`config.mk`:
```
export PLATFORM = sky130hd
export DESIGN_NAME = uart_tx
export DESIGN_NICKNAME = d
export VERILOG_FILES = /design/src/rtl/uart_pkg.sv /design/src/rtl/uart_baud_tick.sv /design/src/rtl/uart_tx.sv
export SDC_FILE = /design/constraint.sdc
export NUM_CORES = 1
export LEC_CHECK = 0
export ABC_AREA = 1
export BUFFER_PORTS_ARGS = -buffer_cell sky130_fd_sc_hd__buf_2
export CAP_MARGIN = 25
export CORE_MARGIN = 2
export CORE_UTILIZATION = 63
export DETAILED_ROUTE_END_ITERATION = 10
export GPL_ROUTABILITY_DRIVEN = 0
export PLACE_DENSITY = 0.88
export SYNTH_ARGS = -nofsm -noshare
export SYNTH_HDL_FRONTEND = slang
export SYNTH_SLANG_ARGS = --single-unit
export TNS_END_PERCENT = 30
```
`constraint.sdc`:
```
create_clock -name clk -period 2.82 [get_ports clk]
set_clock_uncertainty 0.05 [all_clocks]
set_input_delay 0.141 -clock clk [delete_from_list [all_inputs] [get_ports clk]]
set_output_delay 0.141 -clock clk [all_outputs]
set_load 0.01 [all_outputs]
```
`src/rtl/uart_pkg.sv`:
```
// Shared UART types and constants, used by both transmitter and receiver.
// Bit period helper derives the clock-enable divider from the baud setup.
package uart_pkg;

   typedef enum logic [2:0] {
      IDLE,
      START,
      DATA,
      PARITY,
      STOP
   } uart_state_e;

   localparam int DATA_BITS = 8;
   localparam int STOP_BITS = 1;

   function automatic int calc_div(input int baud_rate,
                                   input int clock_freq);
      return clock_freq / baud_rate;
   endfunction

endpackage

```
`src/rtl/uart_baud_tick.sv`:
```
// Bit-period clock enable: one-cycle tick every DIV cycles.
// restart_i zeroes the count so the next tick lands DIV cycles later.
module uart_baud_tick #(
   parameter int DIV = 16
) (
   input  logic clk,
   input  logic rst,
   input  logic restart_i,
   output logic tick_o
);

   if (DIV < 2 || DIV > 65535) begin : g_div_chk
      $error("uart_baud_tick: DIV must be in 2..65535");
   end

   localparam logic [15:0] LAST = 16'(DIV - 1);

   logic [15:0] cnt_q;
   logic [15:0] cnt_d;

   always_comb begin
      cnt_d = cnt_q + 16'd1;
      if (restart_i || cnt_q == LAST) begin
         cnt_d = '0;
      end
   end

   assign tick_o = (cnt_q == LAST) && !restart_i;

   always_ff @(posedge clk or posedge rst) begin
      if (rst) begin
         cnt_q <= '0;
      end else begin
         cnt_q <= cnt_d;
      end
   end

endmodule

```
`src/rtl/uart_tx.sv`:
```
// UART transmitter, 8N1, LSB first, valid/ready byte input.
// Define UART_TX_PARITY_EN to insert a parity bit (8E1/8O1).
module uart_tx
   import uart_pkg::*;
#(
   parameter int BAUD_RATE  = 9600,
   parameter int CLOCK_FREQ = 38400000,
   parameter int PARITY_ODD = 0
) (
   input  logic       clk,
   input  logic       rst,
   input  logic       soft_reset,
   input  logic [7:0] in_data,
   input  logic       in_valid,
   output logic       in_ready,
   output logic       tx,
   output logic       busy,
   output logic       done
);

   localparam int DIV = calc_div(BAUD_RATE, CLOCK_FREQ);
   localparam logic [2:0] LAST_IDX = 3'(DATA_BITS - 1);

   if (STOP_BITS != 1) begin : g_stop_chk
      $error("uart_tx: only one stop bit supported");
   end

   if (PARITY_ODD != 0 && PARITY_ODD != 1) begin : g_par_chk
      $error("uart_tx: PARITY_ODD must be 0 or 1");
   end

   uart_state_e state_q, state_d;
   logic [7:0]  shift_q, shift_d;
   logic [2:0]  idx_q, idx_d;
   logic        tx_q, tx_d;
   logic        done_q, done_d;
   logic        accept;
   logic        restart;
   logic        tick;
`ifdef UART_TX_PARITY_EN
   logic        par_q, par_d;
`endif

   uart_baud_tick #(
      .DIV(DIV)
   ) u_tick (
      .clk      (clk),
      .rst      (rst),
      .restart_i(restart),
      .tick_o   (tick)
   );

   assign in_ready = (state_q == IDLE) && !soft_reset;
   assign restart  = accept || soft_reset;

   // tx_d always reflects the line level of state_d so tx stays registered
   always_comb begin
      state_d = state_q;
      shift_d = shift_q;
      idx_d   = idx_q;
      tx_d    = tx_q;
      done_d  = 1'b0;
      accept  = 1'b0;
`ifdef UART_TX_PARITY_EN
      par_d   = par_q;
`endif
      unique case (state_q)
         IDLE: begin
            tx_d = 1'b1;
            if (in_valid) begin
               accept  = 1'b1;
               state_d = START;
               shift_d = in_data;
               idx_d   = '0;
               tx_d    = 1'b0;
`ifdef UART_TX_PARITY_EN
               par_d   = (^in_data) ^ 1'(PARITY_ODD);
`endif
            end
         end
         START: begin
            if (tick) begin
               state_d = DATA;
               tx_d    = shift_q[0];
            end
         end
         DATA: begin
            if (tick) begin
               if (idx_q == LAST_IDX) begin
`ifdef UART_TX_PARITY_EN
                  state_d = PARITY;
                  tx_d    = par_q;
`else
                  state_d = STOP;
                  tx_d    = 1'b1;
`endif
               end else begin
                  shift_d = {1'b0, shift_q[7:1]};
                  idx_d   = idx_q + 3'd1;
                  tx_d    = shift_q[1];
               end
            end
         end
`ifdef UART_TX_PARITY_EN
         PARITY: begin
            if (tick) begin
               state_d = STOP;
               tx_d    = 1'b1;
            end
         end
`endif
         STOP: begin
            if (tick) begin
               state_d = IDLE;
               tx_d    = 1'b1;
               done_d  = 1'b1;
            end
         end
         default: begin
            state_d = IDLE;
            tx_d    = 1'b1;
         end
      endcase
      // Abort wins over any handshake or frame step in the same cycle
      if (soft_reset) begin
         state_d = IDLE;
         shift_d = '0;
         idx_d   = '0;
         tx_d    = 1'b1;
         done_d  = 1'b0;
         accept  = 1'b0;
`ifdef UART_TX_PARITY_EN
         par_d   = 1'b0;
`endif
      end
   end

   always_ff @(posedge clk or posedge rst) begin
      if (rst) begin
         state_q <= IDLE;
         shift_q <= '0;
         idx_q   <= '0;
         tx_q    <= 1'b1;
         done_q  <= 1'b0;
`ifdef UART_TX_PARITY_EN
         par_q   <= 1'b0;
`endif
      end else begin
         state_q <= state_d;
         shift_q <= shift_d;
         idx_q   <= idx_d;
         tx_q    <= tx_d;
         done_q  <= done_d;
`ifdef UART_TX_PARITY_EN
         par_q   <= par_d;
`endif
      end
   end

   assign tx   = tx_q;
   assign done = done_q;
   assign busy = (state_q != IDLE);

endmodule

```
`config.mk`:
```
export PLATFORM = sky130hd
export DESIGN_NAME = mc_window_counter_flat
export DESIGN_NICKNAME = d
export VERILOG_FILES = /design/src/rtl/mc_window_counter_if.sv /design/src/rtl/mc_window_counter.sv /design/src/flat_wrapper.sv
export SDC_FILE = /design/constraint.sdc
export NUM_CORES = 1
export LEC_CHECK = 0
export ABC_AREA = 1
export CORE_UTILIZATION = 36
export CTS_BUF_LIST = sky130_fd_sc_hd__clkbuf_2
export CTS_CLUSTER_DIAMETER = 50
export CTS_CLUSTER_SIZE = 30
export DETAILED_ROUTE_END_ITERATION = 8
export GPL_TIMING_DRIVEN = 0
export PLACE_DENSITY = 0.56
export REMOVE_ABC_BUFFERS = 1
export SLEW_MARGIN = 40
export SYNTH_ARGS = -nofsm -noshare
export SYNTH_HDL_FRONTEND = slang
export SYNTH_SLANG_ARGS = --single-unit
```
`constraint.sdc`:
```
create_clock -name clk -period 12 [get_ports clk]
set_clock_uncertainty 0.15 [all_clocks]
set_input_delay 1.8 -clock clk [delete_from_list [all_inputs] [get_ports clk]]
set_output_delay 1.8 -clock clk [all_outputs]
set_load 0.005 [all_outputs]
```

■ ■ ■

> [TASK GOAL] Among the lines above, find those containing the word "period" and copy each.

> [ANSWER SPACE]
create_clock -name clk -period 2.82 [get_ports clk]
// Bit period helper derives the clock-enable divider from the baud setup.
// Bit-period clock enable: one-cycle tick every DIV cycles.
create_clock -name clk -period 12 [get_ports clk]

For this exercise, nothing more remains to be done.